Michael Gove has told Conservative Party conference that a third of teaching time was being lost because of a lack of discipline in the classroom, and pledged that teachers would be given more freedom to use their own judgement under new laws currently being considered by Parliament.
"We've reduced the amount of guidance that teachers have," Gove told a fringe meeting hosted by by the Association of School and College Leaders in Manchester. "There used to be six hundred pages of dos and don'ts, we've reduced that to fifty."
The Education Secretary for England also told the fringe that teachers often had to be "quasi-social workers", but that the maximum amount of time in the classroom as possible should be spent on teaching and learning.
"Teachers should have the powers to search children," he said. "Children will often bring in mobile phones and video cameras, sometimes to film scenes of disruption in the classroom and then post them online.
"There will be moments when children will quite rightly be equipped by parents to make sure they are safe on the way home from school. But teachers should have the powers to search and if necessary confiscate the mobile phones used to disrupt classes."
Gove also said that the law was making some of the best headteachers in England criminals for imposing same-day detentions. "Any attempt by those outside the school to take away that autonomy sends a signal that we don't trust the profession."
Brian Lightman, General Secretary of the Association of School and College Leaders, told the fringe that problems with school discipline stemmed from changes in society: "We have moved from an age where a respect culture has been replaced by a celebrity culture. Parental expectations are very different. Very often when children misbehave at school, we find we are challenged by parents, who do not support the school in the way they should.
"But I'm not convinced legislation is necessarily the answer," said Lightman. "It's about the messages that need to be given by government. I worry about some of those messages. I worry about the message that says discipline has broken down and that Mr. Cameron is going to 'restore' discipline. That is not an accurate picture and actually is very damaging. They don't help discipline, they undermine it."
"We also have to worry about messages going out to young people telling them there are no jobs.

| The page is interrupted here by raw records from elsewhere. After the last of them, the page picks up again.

### src/rtl/shift_reg_collect_if.sv
// rtl/shift_reg_collect_if.sv - serial-in / parallel-out handshake bundle for the collector
interface shift_reg_collect_if #(
    parameter int DEPTH = 32,
    parameter int WIDTH = 8
);
    localparam int CW = $clog2(DEPTH);

    logic [WIDTH-1:0]            in_data;
    logic                        in_valid;
    logic                        in_ready;
    logic [DEPTH-1:0][WIDTH-1:0] out_data;
    logic                        out_valid;
    logic                        out_ready;
    logic [CW:0]                 count;

    // Producer of serial elements and consumer of assembled words
    modport master (
        output in_data, in_valid, out_ready,
        input  in_ready, out_data, out_valid, count
    );

    // The collector itself
    modport slave (
        input  in_data, in_valid, out_ready,
        output in_ready, out_data, out_valid, count
    );
endinterface

### src/rtl/shift_reg_collect.sv
// rtl/shift_reg_collect.sv - serial-to-parallel collector with collect buffer and output holding register
module shift_reg_collect #(
    parameter int DEPTH = 32,
    parameter int WIDTH = 8
) (
    input  logic               clk,
    input  logic               reset,
    input  logic               clear,
    shift_reg_collect_if.slave bus
);
    localparam int          CW     = $clog2(DEPTH);
    localparam logic [CW:0] C_LAST = (CW + 1)'(DEPTH - 1);
    localparam logic [CW:0] C_FULL = (CW + 1)'(DEPTH);
    localparam logic [CW:0] C_ONE  = (CW + 1)'(1);

    typedef enum logic {
        S_COLLECT = 1'b0,
        S_STALL   = 1'b1
    } state_t;

    state_t                      r_state;
    logic                        r_in_ready;
    logic [CW:0]                 r_count;
    logic [DEPTH-1:0][WIDTH-1:0] r_buf;
    logic [DEPTH-1:0][WIDTH-1:0] r_out_data;
    logic                        r_out_valid;

    logic                        w_accept;
    logic                        w_drain;
    logic [DEPTH-1:0][WIDTH-1:0] w_word;

    assign w_accept = bus.in_valid && r_in_ready;
    assign w_drain  = r_out_valid && bus.out_ready;

    // Completed word: buffered lanes plus the element arriving on the final accept
    always_comb begin
        w_word          = r_buf;
        w_word[DEPTH-1] = bus.in_data;
    end

    // Collector FSM: fills the buffer, hands words to the holding register, stalls when both are full
    always_ff @(posedge clk or negedge reset) begin
        if (!reset) begin
            r_state     <= S_COLLECT;
            r_in_ready  <= 1'b1;
            r_count     <= '0;
            r_buf       <= '0;
            r_out_data  <= '0;
            r_out_valid <= 1'b0;
        end else begin
            // A drain empties the holding register unless a new word lands at the same edge
            if (w_drain) begin
                r_out_valid <= 1'b0;
            end

            if (clear) begin
                r_state    <= S_COLLECT;
                r_in_ready <= 1'b1;
                r_count    <= '0;
            end else begin
                case (r_state)
                    S_COLLECT: begin
                        if (w_accept) begin
                            if (r_count < C_LAST) begin
                                r_buf[r_count[CW-1:0]] <= bus.in_data;
                                r_count                <= r_count + C_ONE;
                            end else if (!r_out_valid || w_drain) begin
                                r_out_data  <= w_word;
                                r_out_valid <= 1'b1;
                                r_count     <= '0;
                            end else begin
                                r_buf[DEPTH-1] <= bus.in_data;
                                r_count        <= C_FULL;
                                r_state        <= S_STALL;
                                r_in_ready     <= 1'b0;
                            end
                        end
                    end
                    S_STALL: begin
                        if (w_drain) begin
                            r_out_data  <= r_buf;
                            r_out_valid <= 1'b1;
                            r_count     <= '0;
                            r_state     <= S_COLLECT;
                            r_in_ready  <= 1'b1;
                        end
                    end
                    default: begin
                        r_state    <= S_COLLECT;
                        r_in_ready <= 1'b1;
                        r_count    <= '0;
                    end
                endcase
            end
        end
    end

    assign bus.in_ready  = r_in_ready;
    assign bus.out_data  = r_out_data;
    assign bus.out_valid = r_out_valid;
    assign bus.count     = r_count;
endmodule

### src/flat_wrapper.sv
// flat-port wrapper written by rule: the top's interface ports become plain ports
module shift_reg_collect_flat 
#(
    parameter int DEPTH = 32,
    parameter int WIDTH = 8
)
  (clk, reset, clear, bus_in_data, bus_in_valid, bus_out_ready, bus_in_ready, bus_out_data, bus_out_valid, bus_count);
  shift_reg_collect_if #(.DEPTH(DEPTH), .WIDTH(WIDTH)) bus_i ();
  input  logic clk;
  input  logic reset;
  input  logic clear;
  input wire logic [$bits(bus_i.in_data)-1:0] bus_in_data;
  input wire logic [$bits(bus_i.in_valid)-1:0] bus_in_valid;
  input wire logic [$bits(bus_i.out_ready)-1:0] bus_out_ready;
  output wire logic [$bits(bus_i.in_ready)-1:0] bus_in_ready;
  output wire logic [$bits(bus_i.out_data)-1:0] bus_out_data;
  output wire logic [$bits(bus_i.out_valid)-1:0] bus_out_valid;
  output wire logic [$bits(bus_i.count)-1:0] bus_count;
  assign bus_i.in_data = bus_in_data;
  assign bus_i.in_valid = bus_in_valid;
  assign bus_i.out_ready = bus_out_ready;
  assign bus_in_ready = bus_i.in_ready;
  assign bus_out_data = bus_i.out_data;
  assign bus_out_valid = bus_i.out_valid;
  assign bus_count = bus_i.count;
  shift_reg_collect #(.DEPTH(DEPTH), .WIDTH(WIDTH)) u_core (.clk(clk), .reset(reset), .clear(clear), .bus(bus_i));
endmodule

We have to give young people hope, and that's not the same as lying to them.
Chris Keates, general secretary of the NASUWT, said changes proposed by the Education Bill, currently going through Parliament, would undermine the rights of children and young people, particularly new powers for teachers to search pupils.
She also lambasted the media for talking about 'feral youth' being behind the riots in England in August, saying such terms were "quite repugnant, and an attempt by some parts of society to demonise young people."
Keats claimed that 85% of the people involved in those riots were over 18. The involvement of school-age children was approximately 15% and over half of those children had never been excluded from school, involved with social services or the police, she said.